5→Reconstruct the overall amino acid sequence of the protein using the sequences in the overlapping
fragments.
* Exopeptidases cleave amino acids from the ends of a peptide or protein.
Carboxypeptidases will cleave amino acids sequentially from the C-terminus. There are
different types (A, B, C, and Y) that are effective for different amino acids.
Aminopeptidases will cleave amino acids sequentially from the N-terminus.
Determination of 3-D structure of proteins
X-ray diffraction (X-ray crystallography) – A technique that directly images molecules (see page 144).

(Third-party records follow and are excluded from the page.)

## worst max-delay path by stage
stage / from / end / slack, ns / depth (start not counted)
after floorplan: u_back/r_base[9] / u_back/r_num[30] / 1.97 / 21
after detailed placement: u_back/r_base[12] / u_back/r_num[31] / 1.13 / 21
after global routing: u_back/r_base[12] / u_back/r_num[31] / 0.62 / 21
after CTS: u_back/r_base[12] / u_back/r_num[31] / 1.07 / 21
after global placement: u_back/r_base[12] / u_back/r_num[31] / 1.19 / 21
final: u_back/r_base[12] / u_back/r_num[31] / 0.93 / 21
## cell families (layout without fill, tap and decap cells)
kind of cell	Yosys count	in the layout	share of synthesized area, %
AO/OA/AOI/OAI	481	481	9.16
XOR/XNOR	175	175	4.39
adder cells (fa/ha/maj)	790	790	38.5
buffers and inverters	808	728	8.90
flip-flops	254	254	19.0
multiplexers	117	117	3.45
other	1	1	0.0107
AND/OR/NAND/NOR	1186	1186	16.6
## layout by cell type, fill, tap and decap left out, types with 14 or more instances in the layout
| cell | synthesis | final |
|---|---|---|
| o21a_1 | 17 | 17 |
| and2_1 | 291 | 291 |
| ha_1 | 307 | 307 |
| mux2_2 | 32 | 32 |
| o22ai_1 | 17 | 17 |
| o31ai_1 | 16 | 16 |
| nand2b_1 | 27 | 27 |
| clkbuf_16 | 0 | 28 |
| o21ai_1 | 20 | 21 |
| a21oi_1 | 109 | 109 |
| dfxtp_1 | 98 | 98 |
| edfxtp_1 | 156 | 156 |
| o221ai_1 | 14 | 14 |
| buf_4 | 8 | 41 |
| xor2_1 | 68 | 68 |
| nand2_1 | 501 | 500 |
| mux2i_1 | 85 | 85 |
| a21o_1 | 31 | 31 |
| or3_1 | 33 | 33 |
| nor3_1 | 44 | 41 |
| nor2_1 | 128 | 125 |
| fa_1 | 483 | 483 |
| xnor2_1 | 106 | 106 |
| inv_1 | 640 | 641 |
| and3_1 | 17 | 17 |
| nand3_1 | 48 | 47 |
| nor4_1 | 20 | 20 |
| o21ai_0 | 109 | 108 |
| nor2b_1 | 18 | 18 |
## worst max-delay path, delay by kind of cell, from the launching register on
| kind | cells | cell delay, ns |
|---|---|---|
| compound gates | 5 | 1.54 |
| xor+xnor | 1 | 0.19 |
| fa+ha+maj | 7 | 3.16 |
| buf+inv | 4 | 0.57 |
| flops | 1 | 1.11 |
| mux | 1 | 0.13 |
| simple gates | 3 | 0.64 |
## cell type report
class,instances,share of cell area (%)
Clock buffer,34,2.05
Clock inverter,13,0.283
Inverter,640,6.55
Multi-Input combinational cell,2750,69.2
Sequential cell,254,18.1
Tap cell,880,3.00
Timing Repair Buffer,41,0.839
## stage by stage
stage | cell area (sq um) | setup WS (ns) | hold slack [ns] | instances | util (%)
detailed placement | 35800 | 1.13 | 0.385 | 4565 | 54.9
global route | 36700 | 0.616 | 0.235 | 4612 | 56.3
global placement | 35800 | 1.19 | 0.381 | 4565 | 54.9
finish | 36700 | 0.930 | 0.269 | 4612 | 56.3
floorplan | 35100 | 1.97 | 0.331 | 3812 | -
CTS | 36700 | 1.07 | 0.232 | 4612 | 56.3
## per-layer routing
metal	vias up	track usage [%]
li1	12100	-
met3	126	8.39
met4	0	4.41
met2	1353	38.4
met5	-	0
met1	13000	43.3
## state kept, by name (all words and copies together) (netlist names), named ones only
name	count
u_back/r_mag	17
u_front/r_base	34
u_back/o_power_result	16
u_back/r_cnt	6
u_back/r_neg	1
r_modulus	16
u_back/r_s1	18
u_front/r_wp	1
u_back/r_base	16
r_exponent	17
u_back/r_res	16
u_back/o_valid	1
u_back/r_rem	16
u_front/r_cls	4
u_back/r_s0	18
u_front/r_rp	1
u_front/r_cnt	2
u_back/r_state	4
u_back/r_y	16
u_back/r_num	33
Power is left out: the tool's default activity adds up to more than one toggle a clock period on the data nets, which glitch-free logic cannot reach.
[src/rtl/core/lpk_pkg.sv]
// shared types, constants and codes for the light top-k selector
package lpk_pkg;

    localparam int ID_W       = 16;
    localparam int PRIO_W     = 8;
    localparam int DIST_W     = 32;
    localparam int RADIUS_W   = 16;
    localparam int RANK_W     = 3;
    localparam int S_DATA_W   = 72;
    localparam int M_DATA_W   = 64;
    localparam int M_PAD_W    = M_DATA_W - (ID_W + PRIO_W + DIST_W + RANK_W);

    localparam int KEEP_COUNT_DEF  = 8;
    localparam int QUEUE_DEPTH_DEF = 4;

    typedef struct packed {
        logic [ID_W-1:0]   id;
        logic [PRIO_W-1:0] prio;
        logic [DIST_W-1:0] sq_dist;
    } t_light;

    typedef struct packed {
        t_light light;
        logic   keep;
        logic   last;
    } t_q_entry;

    typedef struct packed {
        logic full;
        logic empty;
    } t_q_status;

    typedef enum logic {
        ST_LOAD,
        ST_EMIT
    } t_back_state;

endpackage

[src/rtl/core/lpk_front.sv]
// front end: takes requests, squares the radius, classifies and queues survivors and batch ends
module lpk_front (
    input  logic                            i_clk,
    input  logic                            i_rst_n,
    input  logic                            i_valid,
    output logic                            o_ready,
    input  logic [lpk_pkg::S_DATA_W-1:0]    i_data,
    input  logic                            i_user,
    input  logic                            i_last,
    input  lpk_pkg::t_q_status              i_q_stat,
    output logic                            o_push,
    output lpk_pkg::t_q_entry               o_entry
);
    import lpk_pkg::*;

    logic                  r_valid;
    logic                  n_valid;
    t_light                r_light;
    logic                  r_ambient;
    logic                  r_last;
    logic [DIST_W-1:0]     r_rad_sq;
    logic [RADIUS_W-1:0]   w_radius;
    logic                  w_keep;
    logic                  w_needed;
    logic                  w_drain;
    logic                  w_take;

    assign w_radius = i_data[ID_W+PRIO_W+DIST_W +: RADIUS_W];

    // dropped items that do not close a batch never enter the queue
    assign w_keep   = !r_ambient && (r_light.sq_dist <= r_rad_sq);
    assign w_needed = w_keep || r_last;
    assign w_drain  = r_valid && (!w_needed || !i_q_stat.full);
    assign o_ready  = !r_valid || w_drain;
    assign w_take   = i_valid && o_ready;

    assign o_push        = r_valid && w_needed && !i_q_stat.full;
    assign o_entry.light = r_light;
    assign o_entry.keep  = w_keep;
    assign o_entry.last  = r_last;

    always_comb begin
        n_valid = r_valid;
        if (w_take) begin
            n_valid = 1'b1;
        end else if (w_drain) begin
            n_valid = 1'b0;
        end
    end

    always_ff @(posedge i_clk) begin
        if (!i_rst_n) begin
            r_valid <= 1'b0;
        end else begin
            r_valid <= n_valid;
        end
    end

    always_ff @(posedge i_clk) begin
        if (w_take) begin
            r_light.id      <= i_data[0 +: ID_W];
            r_light.prio    <= i_data[ID_W +: PRIO_W];
            r_light.sq_dist <= i_data[ID_W+PRIO_W +: DIST_W];
            r_ambient       <= i_user;
            r_last          <= i_last;
            r_rad_sq        <= DIST_W'(w_radius) * DIST_W'(w_radius);
        end
    end

endmodule

[src/rtl/core/lpk_queue.sv]
// short first-in first-out queue between the front and the back end
module lpk_queue #(
    parameter int DEPTH = lpk_pkg::QUEUE_DEPTH_DEF
) (
    input  logic                i_clk,
    input  logic                i_rst_n,
    input  logic                i_push,
    input  lpk_pkg::t_q_entry   i_entry,
    input  logic                i_pop,
    output lpk_pkg::t_q_entry   o_entry,
    output lpk_pkg::t_q_status  o_stat
);
    import lpk_pkg::*;

    localparam int AW = (DEPTH > 1) ? $clog2(DEPTH) : 1;
    localparam int FW = $clog2(DEPTH + 1);

    t_q_entry          r_mem [DEPTH];
    logic [AW-1:0]     r_wr_ptr;
    logic [AW-1:0]     n_wr_ptr;
    logic [AW-1:0]     r_rd_ptr;
    logic [AW-1:0]     n_rd_ptr;
    logic [FW-1:0]     r_fill;
    logic [FW-1:0]     n_fill;
    logic              w_push;
    logic              w_pop;

    assign o_stat.full  = (r_fill == FW'(DEPTH));
    assign o_stat.empty = (r_fill == '0);
    assign w_push       = i_push && !o_stat.full;
    assign w_pop        = i_pop && !o_stat.empty;
    assign o_entry      = r_mem[r_rd_ptr];

    always_comb begin
        n_wr_ptr = r_wr_ptr;
        n_rd_ptr = r_rd_ptr;
        n_fill   = r_fill;
        if (w_push) begin
            n_wr_ptr = (r_wr_ptr == AW'(DEPTH - 1)) ? '0 : r_wr_ptr + 1'b1;
        end
        if (w_pop) begin
            n_rd_ptr = (r_rd_ptr == AW'(DEPTH - 1)) ? '0 : r_rd_ptr + 1'b1;
        end
        if (w_push && !w_pop) begin
            n_fill = r_fill + 1'b1;
        end else if (w_pop && !w_push) begin
            n_fill = r_fill - 1'b1;
        end
    end

    always_ff @(posedge i_clk) begin
        if (!i_rst_n) begin
            r_wr_ptr <= '0;
            r_rd_ptr <= '0;
            r_fill   <= '0;
        end else begin
            r_wr_ptr <= n_wr_ptr;
            r_rd_ptr <= n_rd_ptr;
            r_fill   <= n_fill;
        end
    end

    always_ff @(posedge i_clk) begin
        if (w_push) begin
            r_mem[r_wr_ptr] <= i_entry;
        end
    end

endmodule

[src/rtl/core/lpk_back.sv]
// back end: sorted insertion cells, emission sequencer and output register
module lpk_back #(
    parameter int KEEP_COUNT = lpk_pkg::KEEP_COUNT_DEF
) (
    input  logic                            i_clk,
    input  logic                            i_rst_n,
    input  lpk_pkg::t_q_entry               i_entry,
    input  lpk_pkg::t_q_status              i_q_stat,
    output logic                            o_pop,
    output logic                            o_valid,
    input  logic                            i_ready,
    output logic [lpk_pkg::M_DATA_W-1:0]    o_data,
    output logic                            o_user,
    output logic                            o_last
);
    import lpk_pkg::*;

    localparam int CNT_W = $clog2(KEEP_COUNT + 1);

    t_back_state          r_state;
    t_back_state          n_state;
    t_light               r_cell [KEEP_COUNT];
    t_light               n_cell [KEEP_COUNT];
    t_light               w_ins  [KEEP_COUNT];
    logic [KEEP_COUNT-1:0] w_ahead;
    logic [CNT_W-1:0]     r_count;
    logic [CNT_W-1:0]     n_count;
    logic [RANK_W-1:0]    r_rank;
    logic [RANK_W-1:0]    n_rank;
    logic                 r_m_valid;
    logic                 n_m_valid;
    logic                 w_load_out;
    t_light               r_m_light;
    t_light               n_m_light;
    logic [RANK_W-1:0]    r_m_rank;
    logic [RANK_W-1:0]    n_m_rank;
    logic                 r_m_user;
    logic                 n_m_user;
    logic                 r_m_last;
    logic                 n_m_last;
    logic                 w_out_free;

    // kept cell a stays ahead of an arriving light b: ties keep arrival order
    function automatic logic stays_ahead(input t_light a, input t_light b);
        logic result;
        if (a.prio != b.prio) begin
            result = (a.prio < b.prio);
        end else begin
            result = (a.sq_dist <= b.sq_dist);
        end
        return result;
    endfunction

    // every cell compares against the new light in parallel, then shifts or loads
    always_comb begin
        for (int i = 0; i < KEEP_COUNT; i++) begin
            w_ahead[i] = (CNT_W'(i) < r_count) && stays_ahead(r_cell[i], i_entry.light);
        end
        w_ins[0] = w_ahead[0] ? r_cell[0] : i_entry.light;
        for (int i = 1; i < KEEP_COUNT; i++) begin
            if (w_ahead[i]) begin
                w_ins[i] = r_cell[i];
            end else if (w_ahead[i-1]) begin
                w_ins[i] = i_entry.light;
            end else begin
                w_ins[i] = r_cell[i-1];
            end
        end
    end

    assign w_out_free = !r_m_valid || i_ready;

    always_comb begin
        n_state    = r_state;
        n_cell     = r_cell;
        n_count    = r_count;
        n_rank     = r_rank;
        o_pop      = 1'b0;
        w_load_out = 1'b0;
        n_m_light  = r_m_light;
        n_m_rank   = r_m_rank;
        n_m_user   = r_m_user;
        n_m_last   = r_m_last;
        unique case (r_state)
            ST_LOAD: begin
                if (!i_q_stat.empty) begin
                    o_pop = 1'b1;
                    // all cells ahead means the list is full and the light ranks last
                    if (i_entry.keep && !w_ahead[KEEP_COUNT-1]) begin
                        n_cell = w_ins;
                        if (r_count < CNT_W'(KEEP_COUNT)) begin
                            n_count = r_count + 1'b1;
                        end
                    end
                    if (i_entry.last) begin
                        n_state = ST_EMIT;
                    end
                end
            end
            ST_EMIT: begin
                if (w_out_free) begin
                    w_load_out = 1'b1;
                    if (r_count == '0) begin
                        // empty batch: one invalid result closes it
                        n_m_light = '0;
                        n_m_rank  = '0;
                        n_m_user  = 1'b0;
                        n_m_last  = 1'b1;
                        n_state   = ST_LOAD;
                    end else begin
                        n_m_light = r_cell[0];
                        n_m_rank  = r_rank;
                        n_m_user  = 1'b1;
                        n_m_last  = (r_count == CNT_W'(1));
                        for (int i = 0; i < KEEP_COUNT - 1; i++) begin
                            n_cell[i] = r_cell[i+1];
                        end
                        n_count = r_count - 1'b1;
                        n_rank  = r_rank + 1'b1;
                        if (r_count == CNT_W'(1)) begin
                            n_rank  = '0;
                            n_state = ST_LOAD;
                        end
                    end
                end
            end
            default: begin
                n_state = ST_LOAD;
            end
        endcase
    end

    always_comb begin
        if (w_load_out) begin
            n_m_valid = 1'b1;
        end else if (i_ready) begin
            n_m_valid = 1'b0;
        end else begin
            n_m_valid = r_m_valid;
        end
    end

    always_ff @(posedge i_clk) begin
        if (!i_rst_n) begin
            r_state   <= ST_LOAD;
            r_count   <= '0;
            r_rank    <= '0;
            r_m_valid <= 1'b0;
        end else begin
            r_state   <= n_state;
            r_count   <= n_count;
            r_rank    <= n_rank;
            r_m_valid <= n_m_valid;
        end
    end

    always_ff @(posedge i_clk) begin
        r_cell    <= n_cell;
        r_m_light <= n_m_light;
        r_m_rank  <= n_m_rank;
        r_m_user  <= n_m_user;
        r_m_last  <= n_m_last;
    end

    assign o_valid = r_m_valid;
    assign o_data  = {{M_PAD_W{1'b0}}, r_m_rank, r_m_light.sq_dist, r_m_light.prio,
                      r_m_light.id};
    assign o_user  = r_m_user;
    assign o_last  = r_m_last;

endmodule

[src/rtl/core/light_priority_top_k_select.sv]
// top level of the light top-k selector: front end, queue and back end
//
//  channel | dir | tdata (low bit up)                           | tuser        | tlast
//  s_      | in  | light_id, light_priority, sq_distance,       | ambient_only | batch_last
//          |     | reach_radius (72 bits)                       |              |
//  m_      | out | out_light_id, out_priority, out_distance,    | out_valid    | out_last
//          |     | out_rank, zero pad (64 bits)                 |              |
//
// the front end takes one request per cycle while the queue has room; the back end
// inserts one queued light per cycle through KEEP_COUNT parallel compare-and-shift
// cells. on batch_last the back end emits max(1, kept) results, one per cycle while
// the output is not stalled, and takes no queued light meanwhile; the queue of
// QUEUE_DEPTH entries absorbs the front. a request passes the front register and a
// queue entry into the cells; a batch's results leave through the output register.
// reset is synchronous and active low; it empties the queue and the kept list.
// either side may stall at any time without loss.
module light_priority_top_k_select #(
    parameter int KEEP_COUNT  = lpk_pkg::KEEP_COUNT_DEF,
    parameter int QUEUE_DEPTH = lpk_pkg::QUEUE_DEPTH_DEF
) (
    input  logic                            i_clk,
    input  logic                            i_rst_n,
    input  logic                            s_tvalid,
    output logic                            s_tready,
    // light_id, light_priority, sq_distance, reach_radius
    input  logic [lpk_pkg::S_DATA_W-1:0]    s_tdata,
    // ambient_only
    input  logic                            s_tuser,
    input  logic                            s_tlast,
    output logic                            m_tvalid,
    input  logic                            m_tready,
    // out_light_id, out_priority, out_distance, out_rank, zero pad
    output logic [lpk_pkg::M_DATA_W-1:0]    m_tdata,
    // out_valid
    output logic                            m_tuser,
    output logic                            m_tlast
);
    import lpk_pkg::*;

    t_q_status  w_q_stat;
    t_q_entry   w_push_entry;
    t_q_entry   w_pop_entry;
    logic       w_push;
    logic       w_pop;

    lpk_front u_front (
        .i_clk    (i_clk),
        .i_rst_n  (i_rst_n),
        .i_valid  (s_tvalid),
        .o_ready  (s_tready),
        .i_data   (s_tdata),
        .i_user   (s_tuser),
        .i_last   (s_tlast),
        .i_q_stat (w_q_stat),
        .o_push   (w_push),
        .o_entry  (w_push_entry)
    );

    lpk_queue #(
        .DEPTH (QUEUE_DEPTH)
    ) u_queue (
        .i_clk   (i_clk),
        .i_rst_n (i_rst_n),
        .i_push  (w_push),
        .i_entry (w_push_entry),
        .i_pop   (w_pop),
        .o_entry (w_pop_entry),
        .o_stat  (w_q_stat)
    );

    lpk_back #(
        .KEEP_COUNT (KEEP_COUNT)
    ) u_back (
        .i_clk    (i_clk),
        .i_rst_n  (i_rst_n),
        .i_entry  (w_pop_entry),
        .i_q_stat (w_q_stat),
        .o_pop    (w_pop),
        .o_valid  (m_tvalid),
        .i_ready  (m_tready),
        .o_data   (m_tdata),
        .o_user   (m_tuser),
        .o_last   (m_tlast)
    );

`ifndef NO_ASSERTIONS
    // an invalid result only closes an empty batch and carries zero fields
    a_invalid_result: assert property (@(posedge i_clk) disable iff (!i_rst_n)
        (m_tvalid && !m_tuser) |-> (m_tlast && (m_tdata == '0)))
        else $error("invalid result not last or not zero");

    // the front end never pushes into a full queue
    a_no_overflow: assert property (@(posedge i_clk) disable iff (!i_rst_n)
        w_push |-> !w_q_stat.full)
        else $error("queue push while full");

    // ranks stay within the kept list
    a_rank_range: assert property (@(posedge i_clk) disable iff (!i_rst_n)
        m_tvalid |-> (m_tdata[ID_W+PRIO_W+DIST_W +: RANK_W] <= RANK_W'(KEEP_COUNT - 1)))
        else $error("rank beyond kept list");

    // a result following an accepted non-last result ranks one higher
    a_rank_step: assert property (@(posedge i_clk) disable iff (!i_rst_n)
        (m_tvalid && m_tready && m_tuser && !m_tlast) |=>
        (m_tdata[ID_W+PRIO_W+DIST_W +: RANK_W] ==
         $past(m_tdata[ID_W+PRIO_W+DIST_W +: RANK_W]) + 1'b1) || !m_tvalid)
        else $error("rank sequence broken");
`endif

endmodule

[config.mk]
export PLATFORM = sky130hd
export DESIGN_NAME = light_priority_top_k_select
export DESIGN_NICKNAME = d
export VERILOG_FILES = /design/src/rtl/core/lpk_pkg.sv /design/src/rtl/core/lpk_front.sv /design/src/rtl/core/lpk_queue.sv /design/src/rtl/core/lpk_back.sv /design/src/rtl/core/light_priority_top_k_select.sv
export SDC_FILE = /design/constraint.sdc
export NUM_CORES = 2
export LEC_CHECK = 0
export ABC_CLOCK_PERIOD_IN_PS = 17200
export BUFFER_PORTS_ARGS = -buffer_cell sky130_fd_sc_hd__buf_2
export CAP_MARGIN = 20
export CORE_MARGIN = 10
export CORE_UTILIZATION = 45
export CTS_CLUSTER_SIZE = 12
export DETAILED_ROUTE_END_ITERATION = 10
export GPL_ROUTABILITY_DRIVEN = 0
export PLACE_DENSITY_LB_ADDON = 0.2
export SLEW_MARGIN = 40
export SYNTH_ARGS = -nofsm -noshare
export SYNTH_HDL_FRONTEND = slang
export SYNTH_SLANG_ARGS = --single-unit
[constraint.sdc]
create_clock -name i_clk -period 17.2 [get_ports i_clk]
set_input_delay 2.58 -clock i_clk [delete_from_list [all_inputs] [get_ports i_clk]]
set_output_delay 2.58 -clock i_clk [all_outputs]
set_load 0.01 [all_outputs]
==> results_dict.tcl <==
set metrics [dict create \
    status "finished clean" \
    die_x_um 360 \
    endpoint_kind "flop" \
    grt_pass1_vias 35300 \
    max-vdd-ir-drop_v 0.000162 \
    path_class "in -> reg" \
    drtPass1Iterations 5 \
    ioPinCount 146 \
    cts.repair.resized 0 \
    p_per_area_nw_per_um2 219 \
    finalSetupViolations 0 \
    dieArea_sq_um 130000 \
    grt_max_degree 131 \
    rsz0062_at_grt "false" \
    wl_per_cell_um 23.5 \
    seq_power_share_pct 33.2 \
    final_nets 5229 \
    synth_cell_types 75 \
    layout-drive-gt1-share_pct 10.5 \
    antenna_found_initial 5 \
    final_common_cell "edfxtp_1" \
    finalCoreUtilization_pct 50.1 \
    drt_wl_total_mm 143 \
    cts_tree "built" \
    required_ns 17.62 \
    clockBufferDepth 3 \
    hold_class "reg -> reg" \
    cp_max_fo 20 \
    hpwl_mm 101 \
    grt_first_pass_wirelength_mm 219 \
    period_share_pct 47.3 \
    slowest_delay_ns 0.53 \
    worst_path_dominant_cell_family "adder cells" \
    area_growth_pct 10.2 \
    design.core.area_sq_um 115000 \
    synth_area_leaders "edfxtp_1 (48%), ha_1 (11%), fa_1 (6.3%), mux2i_1 (5.5%), o21ai_0 (4.5%)" \
    use_met2_pct 34.1 \
    cp_slowest_cell "fa_1" \
    start_kind "primary input" \
    crit_arrival_ns 8.56 \
    setup_tns_ns 0 \
    path_cells "buf_2 > and2_1 > fa_1 > inv_1 > fa_1 > inv_1 > fa_1 > inv_1 > fa_1 > inv_1 > fa_1 > inv_1 > fa_1 > inv_1 > ha_1 > and3_1 > o21a_1 > o31ai_1 > o21ai_0 > or2_2 > a21o_1 > a211oi_1 > nor2_1" \
    cts.sinks 849 \
    fp-row-count 124 \
    synthCells 4449 \
    min_period_ns 8.14 \
    grtUsageTotal_pct 21.5 \
    drc 0 \
    cts_hold_buf 0 \
    synth_edf_count 830 \
    drv_cap 0 \
    drt_iter0_markers 3341 \
    worst-path-buf-inv 7 \
    grt_use_met3_pct 3.16 \
    syn-mean-instance-area_sq_um 11.7 \
    yosysWarnings 0 \
    drv_slew 0 \
    ys_seq_area_share_pct 48.5 \
    p_comb_share_pct 50.8 \
    synth-seq-cells 849 \
    root_buffer "clkbuf_16" \
    max_freq_ghz 0.123 \
    p_leak_nw 22.6 \
    synth_area_sq_um 52100 \
    htree_levels 3 \
    start_util_pct 45.5 \
    synth_top_flop_cell "edfxtp_1" \
    worst_slew_pin_slew_ns 0.922 \
    fp.dieH_um 360 \
    synth_top_area_cell "edfxtp_1" \
    via_count 35600 \
    sw_frac_of_total_pct 43.7 \
    yosysTopAreaCellShare_pct 47.8 \
    grt-ovfl-total 0 \
    clk_pin_slew_worst_paths_ns 0.06 \
    async_flop_share_pct 0 \
    maxSlewHeadroom_pct 38.1 \
    hold_viol_final 0 \
    finClkSkew_ns 0.0403 \
    use_met1_pct 30.1 \
    postRouteAntennaNets 0 \
    grt_busiest_layer "met2" \
    insertion_delay_ns 0.69 \
    postCtsSetupBuffers 0 \
    clock_power_share_pct 15.9 \
    p_int_mw 7.08 \
    cts_buffers 93 \
    vias_per_cell 5.83 \
    switchingPower_mw 5.50 \
    numPortBuffers 140 \
    layout_common_cells "edfxtp_1 (830), nand2_1 (558), o21ai_0 (467)" \
]
## sequential cells by signal, indices dropped and copies added (netlist names), 2 cells and up, named ones only
name              flops
u_back.r_cell       448
u_queue.r_mem       232
u_back.o_data        56
u_front.o_entry      56
u_front.r_rad_sq     31
u_back.r_count        4
u_back.r_m_rank       3
u_back.r_rank         3
u_queue.r_fill        3
u_queue.r_rd_ptr      2
u_queue.r_wr_ptr      2
## worst min-delay path, cell delays in order, from the launching register on
cell and delay, ns:
dfxtp_1 0.33, nand2_1 0.06, mux2i_1 0.05
## routing by layer
layer / vias to the layer above / routed length, um
met5: - / 20
met4: 4 / 4630
met3: 233 / 9240
met2: 1212 / 65600
met1: 17800 / 63900
li1: 16400 / -
## power by group through the flow
stage / combinational (mW) / clock, mW / sequential [mW]
global placement: 6.15 / 0 / 4.22
finish: 6.40 / 2.01 / 4.18
floorplan: 4.50 / 0 / 4.02
CTS: 6.35 / 2.05 / 4.17
detailed placement: 6.32 / 0 / 4.20
global route: 7.13 / 2.13 / 4.26
## cells in the mapped netlist, drive strengths merged (4+ instances only)
cell type  instances
a2111oi            8
a211o              7
a211oi            17
a21boi             7
a21o              59
a21oi            133
a221oi            57
a22o              18
a31o               4
a31oi              6
and2             117
and3              18
and4               5
buf               70
clkbuf           145
dfxtp             19
edfxtp           830
fa               163
ha               463
inv              353
mux2              57
mux2i            284
mux4              58
nand2            559
nand2b            17
nand3             81
nand4             73
nor2              81
nor2b             34
nor3              29
nor4               8
o2111ai            4
o211ai            14
o21a              25
o21ai            524
o21bai             8
o31ai              6
or2                9
or3                6
xnor2             27
xor2              12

Requires the formation of a protein crystal (hard for scarce proteins and membrane proteins). This
technique provides extensive knowledge of protein structure but it is only one static formation of a
dynamic protein.
Evaluating Protein Structure and Function
A) UV Spectroscopy- Can be used to study changes in a protein’s secondary or tertiary structure.
Examples:
1. Folded and unfolded proteins have absorbance maxima at different
wavelengths based upon the environment of the aromatic amino acids.
2. A disordered structure and an α-helix have absorbance maxima at different
wavelengths because the peptide bond in an α-helix interacts with electrons above
and below the bond.
3. Can evaluate substrate binding. The substrate may absorb at a certain
wavelength but does not absorb at that wavelength in the bound state.
B) NMR- Can use 2D NMR to obtain solution confirmation. Can study localized environments and
interactions using NOESy spectra (through space coupling).
C) Circular Dichroism (CD)- Can be used to determine the amount and type of secondary structure
in a protein. Example: can be used to study changes in protein folding by studying the
absorbance of α-helical structures in proteins.